Joculusium is known from Gag Site at the Riversleigh World Heritage Area, which is interpreted as being part of Riversleigh's Faunal Zone C. Although not directly dated, it is estimated to be approximately ~15.1–12.9 million years old (Ma) through biocorrelation, placing it within the Middle Miocene sub-epoch. Various factors like the high number of arboreal taxa, overall species richness and the presence of certain rainforest taxa suggests that Gag Site was deposited in a rainforest habitat.

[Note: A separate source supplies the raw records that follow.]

<file path="src/rtl/multicycle_control_unit_pkg.sv">
// rtl/multicycle_control_unit_pkg.sv - shared encodings for the multi-cycle control unit
package multicycle_control_unit_pkg;

    typedef enum logic [3:0] {
        S_INIT     = 4'd0,
        S_IF       = 4'd1,
        S_ID       = 4'd2,
        S_EX_R     = 4'd3,
        S_EX_I     = 4'd4,
        S_MEM_ADDR = 4'd5,
        S_MEM_RD   = 4'd6,
        S_MEM_WR   = 4'd7,
        S_WB_R     = 4'd8,
        S_WB_I     = 4'd9,
        S_WB_MEM   = 4'd10,
        S_BR       = 4'd11,
        S_JMP      = 4'd12,
        S_HALT     = 4'd13
    } state_t;

    localparam logic [5:0] OP_ADD  = 6'b000000;
    localparam logic [5:0] OP_ADDI = 6'b001000;
    localparam logic [5:0] OP_LW   = 6'b100011;
    localparam logic [5:0] OP_SW   = 6'b101011;
    localparam logic [5:0] OP_BEQ  = 6'b000100;
    localparam logic [5:0] OP_J    = 6'b000010;
    localparam logic [5:0] OP_HALT = 6'b111111;

    localparam logic [2:0] ALU_ADD = 3'b000;
    localparam logic [2:0] ALU_SUB = 3'b001;

    localparam logic [1:0] SRCB_RT      = 2'b00;
    localparam logic [1:0] SRCB_FOUR    = 2'b01;
    localparam logic [1:0] SRCB_IMM     = 2'b10;
    localparam logic [1:0] SRCB_IMM_SH2 = 2'b11;

    localparam logic [1:0] PCSRC_ALU    = 2'b00;
    localparam logic [1:0] PCSRC_ALUOUT = 2'b01;
    localparam logic [1:0] PCSRC_JUMP   = 2'b10;

endpackage

</file>
<file path="src/rtl/multicycle_control_unit_if.sv">
// rtl/multicycle_control_unit_if.sv - control bus between the control unit and the datapath
interface multicycle_control_unit_if #(
    parameter int OP_W    = 6,
    parameter int ALUOP_W = 3,
    parameter int CNT_W   = 16
);
    logic [OP_W-1:0]    op;
    logic               zero;
    logic               mem_ready;
    logic               pc_write;
    logic               ir_write;
    logic               i_or_d;
    logic               mem_read;
    logic               mem_write;
    logic               mem_to_reg;
    logic               reg_dst;
    logic               reg_write;
    logic               alu_src_a;
    logic [1:0]         alu_src_b;
    logic [ALUOP_W-1:0] alu_op;
    logic [1:0]         pc_source;
    logic               illegal_op;
    logic               halted;
    logic [3:0]         state_o;
    logic [CNT_W-1:0]   instr_retired;

    modport master (
        input  op, zero, mem_ready,
        output pc_write, ir_write, i_or_d, mem_read, mem_write, mem_to_reg,
               reg_dst, reg_write, alu_src_a, alu_src_b, alu_op, pc_source,
               illegal_op, halted, state_o, instr_retired
    );

    modport slave (
        output op, zero, mem_ready,
        input  pc_write, ir_write, i_or_d, mem_read, mem_write, mem_to_reg,
               reg_dst, reg_write, alu_src_a, alu_src_b, alu_op, pc_source,
               illegal_op, halted, state_o, instr_retired
    );
endinterface

</file>
<file path="src/rtl/multicycle_control_unit_next_state.sv">
// rtl/multicycle_control_unit_next_state.sv - combinational next-state and illegal-opcode decode
module mcu_next_state
    import multicycle_control_unit_pkg::*;
#(
    parameter int OP_W = 6
) (
    input  state_t          state_i,
    input  logic [OP_W-1:0] op_i,
    input  logic            mem_ok_i,
    output state_t          state_d_o,
    output logic            illegal_o
);
    // Opcodes are zero-extended when the field is wider than six bits.
    localparam logic [OP_W-1:0] L_ADD  = OP_W'(OP_ADD);
    localparam logic [OP_W-1:0] L_ADDI = OP_W'(OP_ADDI);
    localparam logic [OP_W-1:0] L_LW   = OP_W'(OP_LW);
    localparam logic [OP_W-1:0] L_SW   = OP_W'(OP_SW);
    localparam logic [OP_W-1:0] L_BEQ  = OP_W'(OP_BEQ);
    localparam logic [OP_W-1:0] L_J    = OP_W'(OP_J);
    localparam logic [OP_W-1:0] L_HALT = OP_W'(OP_HALT);

    always_comb begin
        state_d_o = state_i;
        illegal_o = 1'b0;
        case (state_i)
            S_INIT:     state_d_o = S_IF;
            S_IF:       if (mem_ok_i) state_d_o = S_ID;
            S_ID: begin
                if (op_i == L_ADD)                     state_d_o = S_EX_R;
                else if (op_i == L_ADDI)               state_d_o = S_EX_I;
                else if (op_i == L_LW || op_i == L_SW) state_d_o = S_MEM_ADDR;
                else if (op_i == L_BEQ)                state_d_o = S_BR;
                else if (op_i == L_J)                  state_d_o = S_JMP;
                else if (op_i == L_HALT)               state_d_o = S_HALT;
                else begin
                    state_d_o = S_IF;
                    illegal_o = 1'b1;
                end
            end
            S_EX_R:     state_d_o = S_WB_R;
            S_EX_I:     state_d_o = S_WB_I;
            // MEM_ADDR is only reachable from LW or SW.
            S_MEM_ADDR: state_d_o = (op_i == L_SW) ? S_MEM_WR : S_MEM_RD;
            S_MEM_RD:   if (mem_ok_i) state_d_o = S_WB_MEM;
            S_MEM_WR:   if (mem_ok_i) state_d_o = S_IF;
            S_WB_R, S_WB_I, S_WB_MEM, S_BR, S_JMP: state_d_o = S_IF;
            S_HALT:     state_d_o = S_HALT;
            default:    state_d_o = S_INIT;
        endcase
    end
endmodule

</file>
<file path="src/rtl/multicycle_control_unit.sv">
// rtl/multicycle_control_unit.sv - Moore control FSM for the multi-cycle datapath
module multicycle_control_unit
    import multicycle_control_unit_pkg::*;
#(
    parameter int OP_W          = 6,
    parameter int ALUOP_W       = 3,
    parameter int USE_MEM_READY = 1,
    parameter int CNT_W         = 16
) (
    input  logic                        clk,
    input  logic                        rst_n,
    multicycle_control_unit_if.master   bus
);
    state_t           state_q, state_d;
    logic [CNT_W-1:0] cnt_q, cnt_d;
    logic             mem_ok;
    logic             illegal;
    logic             retire;

    logic               pc_write, ir_write, i_or_d, mem_read, mem_write;
    logic               mem_to_reg, reg_dst, reg_write, alu_src_a, halted;
    logic [1:0]         alu_src_b, pc_source;
    logic [ALUOP_W-1:0] alu_op;

    assign mem_ok = (USE_MEM_READY != 0) ? bus.mem_ready : 1'b1;

    mcu_next_state #(.OP_W(OP_W)) u_next_state (
        .state_i   (state_q),
        .op_i      (bus.op),
        .mem_ok_i  (mem_ok),
        .state_d_o (state_d),
        .illegal_o (illegal)
    );

    always_ff @(posedge clk or negedge rst_n) begin
        if (!rst_n) begin
            state_q <= S_INIT;
            cnt_q   <= '0;
        end else begin
            state_q <= state_d;
            cnt_q   <= cnt_d;
        end
    end

    always_comb begin
        case (state_q)
            S_WB_R, S_WB_I, S_WB_MEM, S_BR, S_JMP: retire = 1'b1;
            S_MEM_WR:                              retire = mem_ok;
            default:                               retire = 1'b0;
        endcase
        cnt_d = cnt_q + CNT_W'(retire);
    end

    always_comb begin
        pc_write   = 1'b0;
        ir_write   = 1'b0;
        i_or_d     = 1'b0;
        mem_read   = 1'b0;
        mem_write  = 1'b0;
        mem_to_reg = 1'b0;
        reg_dst    = 1'b0;
        reg_write  = 1'b0;
        alu_src_a  = 1'b0;
        alu_src_b  = SRCB_RT;
        alu_op     = ALUOP_W'(ALU_ADD);
        pc_source  = PCSRC_ALU;
        halted     = 1'b0;
        case (state_q)
            S_IF: begin
                mem_read  = 1'b1;
                alu_src_b = SRCB_FOUR;
                ir_write  = mem_ok;
                pc_write  = mem_ok;
            end
            S_ID:       alu_src_b = SRCB_IMM_SH2;
            S_EX_R:     alu_src_a = 1'b1;
            S_EX_I, S_MEM_ADDR: begin
                alu_src_a = 1'b1;
                alu_src_b = SRCB_IMM;
            end
            S_MEM_RD: begin
                mem_read = 1'b1;
                i_or_d   = 1'b1;
            end
            S_MEM_WR: begin
                mem_write = 1'b1;
                i_or_d    = 1'b1;
            end
            S_WB_R: begin
                reg_write = 1'b1;
                reg_dst   = 1'b1;
            end
            S_WB_I:     reg_write = 1'b1;
            S_WB_MEM: begin
                reg_write  = 1'b1;
                mem_to_reg = 1'b1;
            end
            S_BR: begin
                alu_src_a = 1'b1;
                alu_op    = ALUOP_W'(ALU_SUB);
                pc_source = PCSRC_ALUOUT;
                pc_write  = bus.zero;
            end
            S_JMP: begin
                pc_source = PCSRC_JUMP;
                pc_write  = 1'b1;
            end
            S_HALT:     halted = 1'b1;
            default:    ;
        endcase
    end

    assign bus.pc_write      = pc_write;
    assign bus.ir_write      = ir_write;
    assign bus.i_or_d        = i_or_d;
    assign bus.mem_read      = mem_read;
    assign bus.mem_write     = mem_write;
    assign bus.mem_to_reg    = mem_to_reg;
    assign bus.reg_dst       = reg_dst;
    assign bus.reg_write     = reg_write;
    assign bus.alu_src_a     = alu_src_a;
    assign bus.alu_src_b     = alu_src_b;
    assign bus.alu_op        = alu_op;
    assign bus.pc_source     = pc_source;
    assign bus.illegal_op    = illegal;
    assign bus.halted        = halted;
    assign bus.state_o       = state_q;
    assign bus.instr_retired = cnt_q;
endmodule

</file>
<file path="src/flat_wrapper.sv">
// flat-port wrapper written by rule: the top's interface ports become plain ports
module multicycle_control_unit_flat import multicycle_control_unit_pkg::*;
#(
    parameter int OP_W          = 6,
    parameter int ALUOP_W       = 3,
    parameter int USE_MEM_READY = 1,
    parameter int CNT_W         = 16
)
  (clk, rst_n, bus_op, bus_zero, bus_mem_ready, bus_pc_write, bus_ir_write, bus_i_or_d, bus_mem_read, bus_mem_write, bus_mem_to_reg, bus_reg_dst, bus_reg_write, bus_alu_src_a, bus_alu_src_b, bus_alu_op, bus_pc_source, bus_illegal_op, bus_halted, bus_state_o, bus_instr_retired);
  multicycle_control_unit_if #(.OP_W(OP_W), .ALUOP_W(ALUOP_W), .CNT_W(CNT_W)) bus_i ();
  input  logic clk;
  input  logic rst_n;
  input wire logic [$bits(bus_i.op)-1:0] bus_op;
  input wire logic [$bits(bus_i.zero)-1:0] bus_zero;
  input wire logic [$bits(bus_i.mem_ready)-1:0] bus_mem_ready;
  output wire logic [$bits(bus_i.pc_write)-1:0] bus_pc_write;
  output wire logic [$bits(bus_i.ir_write)-1:0] bus_ir_write;
  output wire logic [$bits(bus_i.i_or_d)-1:0] bus_i_or_d;
  output wire logic [$bits(bus_i.mem_read)-1:0] bus_mem_read;
  output wire logic [$bits(bus_i.mem_write)-1:0] bus_mem_write;
  output wire logic [$bits(bus_i.mem_to_reg)-1:0] bus_mem_to_reg;
  output wire logic [$bits(bus_i.reg_dst)-1:0] bus_reg_dst;
  output wire logic [$bits(bus_i.reg_write)-1:0] bus_reg_write;
  output wire logic [$bits(bus_i.alu_src_a)-1:0] bus_alu_src_a;
  output wire logic [$bits(bus_i.alu_src_b)-1:0] bus_alu_src_b;
  output wire logic [$bits(bus_i.alu_op)-1:0] bus_alu_op;
  output wire logic [$bits(bus_i.pc_source)-1:0] bus_pc_source;
  output wire logic [$bits(bus_i.illegal_op)-1:0] bus_illegal_op;
  output wire logic [$bits(bus_i.halted)-1:0] bus_halted;
  output wire logic [$bits(bus_i.state_o)-1:0] bus_state_o;
  output wire logic [$bits(bus_i.instr_retired)-1:0] bus_instr_retired;
  assign bus_i.op = bus_op;
  assign bus_i.zero = bus_zero;
  assign bus_i.mem_ready = bus_mem_ready;
  assign bus_pc_write = bus_i.pc_write;
  assign bus_ir_write = bus_i.ir_write;
  assign bus_i_or_d = bus_i.i_or_d;
  assign bus_mem_read = bus_i.mem_read;
  assign bus_mem_write = bus_i.mem_write;
  assign bus_mem_to_reg = bus_i.mem_to_reg;
  assign bus_reg_dst = bus_i.reg_dst;
  assign bus_reg_write = bus_i.reg_write;
  assign bus_alu_src_a = bus_i.alu_src_a;
  assign bus_alu_src_b = bus_i.alu_src_b;
  assign bus_alu_op = bus_i.alu_op;
  assign bus_pc_source = bus_i.pc_source;
  assign bus_illegal_op = bus_i.illegal_op;
  assign bus_halted = bus_i.halted;
  assign bus_state_o = bus_i.state_o;
  assign bus_instr_retired = bus_i.instr_retired;
  multicycle_control_unit #(.OP_W(OP_W), .ALUOP_W(ALUOP_W), .USE_MEM_READY(USE_MEM_READY), .CNT_W(CNT_W)) u_core (.clk(clk), .rst_n(rst_n), .bus(bus_i));
endmodule
</file>
<file path="config.mk">
export PLATFORM = sky130hd
export DESIGN_NAME = multicycle_control_unit_flat
export DESIGN_NICKNAME = d
export VERILOG_FILES = /design/src/rtl/multicycle_control_unit_pkg.sv /design/src/rtl/multicycle_control_unit_if.sv /design/src/rtl/multicycle_control_unit_next_state.sv /design/src/rtl/multicycle_control_unit.sv /design/src/flat_wrapper.sv
export SDC_FILE = /design/constraint.sdc
export NUM_CORES = 1
export LEC_CHECK = 0
export BUFFER_PORTS_ARGS = -buffer_cell sky130_fd_sc_hd__buf_2
export CORE_MARGIN = 2
export CORE_UTILIZATION = 25
export CTS_BUF_LIST = sky130_fd_sc_hd__clkbuf_2
export CTS_CLUSTER_SIZE = 28
export DETAILED_ROUTE_END_ITERATION = 10
export PLACE_DENSITY_LB_ADDON = 0.05
export SYNTH_ARGS = -nofsm -noshare
export SYNTH_HDL_FRONTEND = slang
export SYNTH_SLANG_ARGS = --single-unit
</file>
<file path="constraint.sdc">
create_clock -name clk -period 5.15 [get_ports clk]
set_input_delay 0.515 -clock clk [delete_from_list [all_inputs] [get_ports clk]]
set_output_delay 0.515 -clock clk [all_outputs]
set_load 0.05 [all_outputs]
</file>
==> results of run 1 <==
==> final cells by class <==
cell class | count | area (um2) | area share, %
tap | 67 | 83.8 | 5.59
multi-input combinational | 101 | 661 | 44.0
clock inverter | 1 | 3.75 | 0.250
timing repair buffer | 45 | 225 | 15.0
clock buffer | 3 | 15.0 | 1.00
inverter | 3 | 11.3 | 0.751
sequential | 20 | 500 | 33.4
==> per-layer routing <==
| layer | vias to the layer above | share of wire, % | routed length [um] |
|---|---|---|---|
| met5 | - | 0 | 0 |
| met4 | 0 | 1.1 | 31 |
| met3 | 2 | 6.0 | 178 |
| met2 | 34 | 48 | 1430 |
| met1 | 515 | 44 | 1310 |
| li1 | 548 | - | - |
==> registers in the layout, indices dropped and copies added (netlist names) <==
signal,flops
u_core.bus.state_o,4
u_core.bus.instr_retired,16
==> report_power, final <==
| group | switching [mW] | internal [mW] |
|---|---|---|
| Combinational | 0.318 | 0.105 |
| Clock | 0.0474 | 0.0169 |
| Sequential | 0.0631 | 0.187 |
==> cell usage after synthesis (2+ instances only) <==
library cell / number
nand2_1: 11
nand2b_1: 2
xor2_1: 5
or2b_2: 2
buf_6: 2
a21oi_1: 4
xnor2_1: 11
dfrtp_1: 20
nand4_1: 3
buf_4: 5
ha_1: 2
and3_1: 4
nor3_1: 4
o211ai_1: 2
nand3_1: 7
inv_1: 3
nor4b_1: 2
nor2_1: 14
a211o_1: 2
o21ai_0: 6
==> through the flow <==
| stage | cells | instance area (um2) | util (%) |
|---|---|---|---|
| 6_report | 240 | 1500 | 31.6 |
| 4_1_cts | 240 | 1500 | 31.6 |
| 3_3_place_gp | 236 | 1480 | 31.2 |
| 2_1_floorplan | 132 | 1240 | - |
| 3_5_place_dp | 236 | 1480 | 31.2 |
| 5_1_grt | 240 | 1500 | 31.6 |
==> logic make-up after synthesis <==
logic type | after synthesis
simple gates | 59
fa+ha+maj | 2
flops | 20
xor+xnor | 16
other cells | 1
compound gates | 22
buf+inv | 11
==> how the worst min path moves through the flow <==
stage | startpoint | cells after the start | to
CTS | rst_n | 1 | u_core.bus.instr_retired[7]
finish | rst_n | 1 | u_core.bus.instr_retired[7]
floorplan | rst_n | 0 | u_core.bus.instr_retired[0]
global route | rst_n | 1 | u_core.bus.instr_retired[9]
global placement | u_core.bus.instr_retired[15] | 1 | u_core.bus.instr_retired[15]
detailed placement | u_core.bus.instr_retired[15] | 1 | u_core.bus.instr_retired[15]
==> qor.txt, run 1 <==
period utilization: 50.8%
Post-Synth Adder-Cell Area: 2.03%
GR peak layer: met2
Worst Path Required: 5.37 ns
Core Rows: 25
Yosys top cell area share: 40.6%
outcome: completed
die area: 5510 um2
yosys warns: 0
met1 Use GR: 13.6%
asr flop ratio synth: 100%
n_diodes: 0
htree depth: 1
CTS root buffer: clkbuf_2
end of the critical path: u_core.bus.instr_retired[14]
compound-cell area share of the yosys netlist: 12.3%
Setup WS pre-CTS: 2.56 ns
Simple-Gate Fraction of Synth Area: 27.3%
Iter 0 DRT Violations: 37
most common cell after layout, fill and taps aside: buf_2
Tot Pwr: 0.738 mW
pwr dens: 492 nW/um2
global-route track usage on met3: 1.90%
setup TNS: 0 ns
Max Cap Viol: 0
global-route wire length before repair: 4990 um
TritonCTS clock tree: yes
register area share after synthesis: 40.6%
Post-layout nets: 186
Vias/cell: 4.58
Max Clk Rate: 382 MHz
Hold Crit Class: in -> async
worst r2r dst: u_core.bus.instr_retired[14]
grt met2 use: 21.0%
Num CTS Buffers: 3
vias in the first global route: 1117
Crit path depth: 9
CP top delay family: simple AND/OR/NAND/NOR gates
Clock Latency Late Sink: 0.30 ns
via count: 1099
GRT Overall Usage: 11.6%
CP bufs+invs: 0
Routed WL: 2950 um
IO Pins: 48
reg2reg setup slack: 2.53 ns
largest net degree at the start of global routing: 21
total congestion overflow: 0
FF-to-FF path depth: 9
multiplexer area fraction after synthesis: 0%
initial antenna violation count: 0
Pleak: 0.758 nW
most frequent cells in the layout: 45 x buf_2, 20 x dfrtp_1, 14 x nor2_1, 11 x nand2_1, 11 x xnor2_1
CP Class: reg -> reg
Slew @ Worst Pin: 0.615 ns
fin worst setup slack: 2.53 ns
clk sinks: 20
HPWL after DPL: 2300 um
Unique masters post-synth: 40
post-synthesis xor/xnor area fraction: 11.4%
crit path launch type: flip-flop
DRC violations left: 0
share of layout cells above drive strength 1: 32.9%
cell taking the most area after synthesis: dfrtp_1
Port Buf Inserts: 45
Post-CTS Setup Bufs: 0
clk slew on worst S/H paths: 0.19 ns
Synth Flop Type: dfrtp_1
Crit Path Max Fanout: 20
Hold Buf Count CTS: 0
worst-path cell chain: nand2b_1, nor2_1, a22o_1, ha_1, ha_1, nand2_1, nor3_1, nand3_1, xnor2_1
Placer Congestion: 0.750
crit path DAT: 2.84 ns
CTS max path bufs: 2
most area-consuming cells after synthesis: dfrtp_1 41%, xnor2_1 7.8%, nor2_1 4.3%
FF-to-FF Start: u_core.bus.state_o[2]
post-synthesis cell area: 1230 um2
minimum clock period: 2.62 ns
Post-synth EDFFs: 0
area grow syn2layout: 21.6%
drt wl/cell: 12.3 um
VDD IR-drop max: 0.000198 V
slowest library cell on the worst path: dfrtp_1
relative slew slack: 59.0%
fin. max-slew vios: 0
critical path endpoint category: flip-flop
RSZ-0062 raised after global routing: false
Mapped Cells: 131
CTS resizes: 0
Die Ht: 74.2 um
Critical Path Start: u_core.bus.state_o[2]
core area: 4750 um2
Yosys reg bits: 20
1st-pass router iterations: 4
Initial Util: 25.9%
Final setup viols: 0
Synth Area per Inst: 9.42 um2
Antenna Nets Post-Route: 0
Layout Skew: 0.00504 ns
Hold Slack: 0.122 ns
CP peak stage delay: 0.78 ns
main combinational cell family by area after synthesis: simple AND/OR/NAND/NOR gates
Die X-Extent: 74.2 um
CP dominant cell by count: ha_1
Fill cells: 526
Hold Fails Final Rpt: 0
Note: power is estimated with default switching activity, not from simulation.
==> run 2: changes to the inputs <==
==> constraint.sdc (replaced) <==
create_clock -name clk -period 2.71 [get_ports clk]
set_input_delay 0.271 -clock clk [delete_from_list [all_inputs] [get_ports clk]]
set_output_delay 0.271 -clock clk [all_outputs]
set_load 0.05 [all_outputs]
==> run 2 against run 1 <==
Against the previous run:
- setup slack got worse by 2.1 ns
- maximum frequency increased by 16%
- clock skew increased by 0.013 ns
- critical path type unchanged
- largest power group unchanged
- highest routed layer unchanged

A vast diversity of fauna is known from Gag Site, comprising mammals and other vertebrates. Possums are especially abundant at this locality and are represented by the burramyids Burramys and Cercartetus, the petauroid Djaludjangi, the pseudocheirids Paljara and Marlu, and the phalangerids Onirocuscus and "Trichosurus". Other mammals include the thylacinid Muribacinus, the malleodectid Malleodectes, the koala Litokoala, the diprotodontoids Neohelos, Nimbadon and Propalorchestes, the rat kangaroos Hypsiprymnodon and Ekaltadeta, and the macropodids Bulungamaya and Wanburoo. Other vertebrates include birds (such as Emuarius), lizards, snakes, and amphibians.